Sections
Long-Term Adverse Health Outcomes | Protective Factors | Postconcussion Symptoms Following Concussion/mTBI | Disability | Disorders of Consciousness | Mortality
Excerpt
Of particular concern after TBI are adverse outcomes that
affect health and the ability to function in society. The Institute of Medicine (2009) Committee on Gulf War and Health recently
conducted a large-scale and detailed systematic review of the literature
to answer the question, "What are the long-term outcomes
associated with sustaining TBI?" The committee reported
significant limitations in many of the existing studies, including
reliance on self-report, small sample sizes, lack of uniformity
in defining TBI severity, and inadequate comparison groups. However,
they also found evidence in the literature of a range of adverse
long-term health outcomes (lasting greater than 6 months)
associated with moderate and severe TBI and mild TBI with LOC. The
committee's main findings for the studies that could be
categorized by TBI severity are summarized in Table 1–5.
According to the committee, evidence of long-term adverse health
effects was strongest for moderate, severe, and penetrating TBI
and limited or inadequate for concussion/mTBI. The evidence
of an association between concussion/mTBI alone and long-term
neurocognitive deficits (defined as performance on tests of sensory
integrity, motor speed and coordination, attention, processing,
and executive functions) was found to be insufficient/inadequate
based on the published literature to date. The committee also found
insufficient/inadequate evidence for the association between
concussion/mTBI and long-term social and occupational dysfunction.
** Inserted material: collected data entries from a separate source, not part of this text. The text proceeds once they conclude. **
===== src/rtl/word_capture.sv =====
module word_capture
  import adc_rd_pkg::*;
(
  input  logic                 clk,
  input  logic                 rst_n,
  input  logic                 fall_evt,
  input  logic                 busy,
  input  logic [CNT_W-1:0]     edge_cnt,
  input  logic                 sdo_i,
  output logic                 res_valid,
  output logic [CH_W-1:0]      res_chan,
  output logic [DATA_W-1:0]    res_data
);
  logic [CNT_W-1:0]  pos;
  logic [CNT_W-1:0]  bit_in_slot;
  logic [CNT_W-1:0]  slot_idx;
  logic              in_data;
  logic              last_bit;
  logic [DATA_W-1:0] shreg;
  logic [DATA_W-1:0] shreg_nxt;

  assign pos         = edge_cnt - CNT_W'(LEAD_EDGES);
  assign bit_in_slot = pos % CNT_W'(SLOT_CLKS);
  assign slot_idx    = pos / CNT_W'(SLOT_CLKS);
  assign in_data     = busy && (edge_cnt >= CNT_W'(LEAD_EDGES))
                       && (bit_in_slot < CNT_W'(DATA_W));
  assign last_bit    = (bit_in_slot == CNT_W'(DATA_W - 1));
  assign shreg_nxt   = {shreg[DATA_W-2:0], sdo_i};

  always_ff @(posedge clk or negedge rst_n) begin
    if (!rst_n) begin
      shreg     <= '0;
      res_valid <= 1'b0;
      res_chan  <= '0;
      res_data  <= '0;
    end else begin
      res_valid <= 1'b0;
      if (fall_evt && in_data) begin
        shreg <= shreg_nxt;
        if (last_bit) begin
          res_valid <= 1'b1;
          res_data  <= shreg_nxt;
          res_chan  <= CH_W'(slot_idx);
        end
      end
    end
  end


  strobe_single_chk: assert property (@(posedge clk) disable iff (!rst_n)
    res_valid |=> !res_valid);

  chan_bound_chk: assert property (@(posedge clk) disable iff (!rst_n)
    res_valid |-> (int'(res_chan) < MAX_CH));

  capture_on_fall_chk: assert property (@(posedge clk) disable iff (!rst_n)
    res_valid |-> ($past(fall_evt) && $past(busy)));
endmodule
File: src/rtl/pred_flag_file.sv
module pred_flag_file #(
    parameter int unsigned NPRED = 64,
    parameter int unsigned NSLOT = 3,
    localparam int unsigned PW   = $clog2(NPRED)
) (
    input  logic                clk,
    input  logic                rst_n,
    input  logic                wr_en,
    input  logic [PW-1:0]       wr_t_idx,
    input  logic [PW-1:0]       wr_f_idx,
    input  logic                wr_val,
    input  logic [NSLOT*PW-1:0] rd_idx,
    output logic [NSLOT-1:0]    rd_val
);

    typedef struct packed {
        logic [NPRED-1:0] flags;
    } file_state_t;

    localparam logic [NPRED-1:0] RESET_FLAGS = NPRED'(1);

    file_state_t st_d, st_q;

    always_comb begin
        st_d = st_q;
        if (wr_en) begin
            if (wr_t_idx != '0) st_d.flags[wr_t_idx] = wr_val;
            if (wr_f_idx != '0) st_d.flags[wr_f_idx] = !wr_val;
        end
        st_d.flags[0] = 1'b1;
    end

    always_ff @(posedge clk) begin
        if (!rst_n) st_q.flags <= RESET_FLAGS;
        else        st_q <= st_d;
    end

    for (genvar g = 0; g < NSLOT; g++) begin : g_rd
        assign rd_val[g] = st_q.flags[rd_idx[g*PW +: PW]];
    end


    reset_state_chk: assert property (@(posedge clk) disable iff (!rst_n)
        $rose(rst_n) |-> (st_q.flags == RESET_FLAGS));


    flag_zero_chk: assert property (@(posedge clk) disable iff (!rst_n)
        st_q.flags[0]);


    true_dst_chk: assert property (@(posedge clk) disable iff (!rst_n)
        (wr_en && wr_t_idx != '0 && wr_t_idx != wr_f_idx)
        |=> (st_q.flags[$past(wr_t_idx)] == $past(wr_val)));


    false_dst_chk: assert property (@(posedge clk) disable iff (!rst_n)
        (wr_en && wr_f_idx != '0)
        |=> (st_q.flags[$past(wr_f_idx)] == !$past(wr_val)));


    idle_hold_chk: assert property (@(posedge clk) disable iff (!rst_n)
        !wr_en |=> $stable(st_q.flags));

endmodule

File: src/rtl/pred_retire_gate.sv
module pred_retire_gate #(
    parameter int unsigned NSLOT = 3
) (
    input  logic             clk,
    input  logic             rst_n,
    input  logic [NSLOT-1:0] ret_valid,
    input  logic [NSLOT-1:0] guard,
    output logic [NSLOT-1:0] commit_en
);

    for (genvar g = 0; g < NSLOT; g++) begin : g_slot
        assign commit_en[g] = ret_valid[g] & guard[g];


        no_idle_commit_chk: assert property (@(posedge clk) disable iff (!rst_n)
            !ret_valid[g] |-> !commit_en[g]);
    end

endmodule

File: src/rtl/pred_regfile_top.sv
module pred_regfile_top
    import pred_pkg::*;
#(
    parameter int unsigned NPRED  = 64,
    parameter int unsigned NSLOT  = 3,
    parameter int unsigned DATA_W = 64,
    localparam int unsigned PW    = $clog2(NPRED)
) (
    input  logic                clk,
    input  logic                rst_n,
    input  logic                cmp_valid,
    input  logic [CMP_OP_W-1:0] cmp_op,
    input  logic [DATA_W-1:0]   cmp_a,
    input  logic [DATA_W-1:0]   cmp_b,
    input  logic [PW-1:0]       cmp_dst_t,
    input  logic [PW-1:0]       cmp_dst_f,
    input  logic [NSLOT-1:0]    ret_valid,
    input  logic [NSLOT*PW-1:0] ret_pidx,
    output logic [NSLOT-1:0]    guard_val,
    output logic [NSLOT-1:0]    commit_en
);

    logic cmp_res, cmp_legal, wr_en;

    pred_cmp_unit #(.DATA_W(DATA_W)) u_cmp (
        .op       (cmp_op),
        .opnd_a   (cmp_a),
        .opnd_b   (cmp_b),
        .outcome  (cmp_res),
        .op_legal (cmp_legal)
    );

    assign wr_en = cmp_valid & cmp_legal;

    pred_flag_file #(.NPRED(NPRED), .NSLOT(NSLOT)) u_file (
        .clk      (clk),
        .rst_n    (rst_n),
        .wr_en    (wr_en),
        .wr_t_idx (cmp_dst_t),
        .wr_f_idx (cmp_dst_f),
        .wr_val   (cmp_res),
        .rd_idx   (ret_pidx),
        .rd_val   (guard_val)
    );

    pred_retire_gate #(.NSLOT(NSLOT)) u_gate (
        .clk       (clk),
        .rst_n     (rst_n),
        .ret_valid (ret_valid),
        .guard     (guard_val),
        .commit_en (commit_en)
    );


    illegal_op_chk: assert property (@(posedge clk) disable iff (!rst_n)
        (cmp_op >= 4'(CMP_NUM_TESTS)) |-> !wr_en);

endmodule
Although they concluded on the basis of combined results from studies
of a range of TBI severity that there is sufficient evidence of
an association between sustaining a TBI and development of postconcussive
symptoms (such as memory problems, dizziness, and irritability),
this finding is problematic. Specifically, there was no adequate
evaluation of the association of concussion/mTBI alone
with postconcussive symptoms because in some studies, data were
not analyzed separately for concussion/mTBI and moderate/severe
TBI, or postconcussion-symptom inventories were used to assess symptoms
in persons who had moderate to severe TBI. The failure to separate concussion/mTBI
from moderate/severe TBI in the evaluation of postconcussive
symptoms is a problem in some natural history studies of TBI.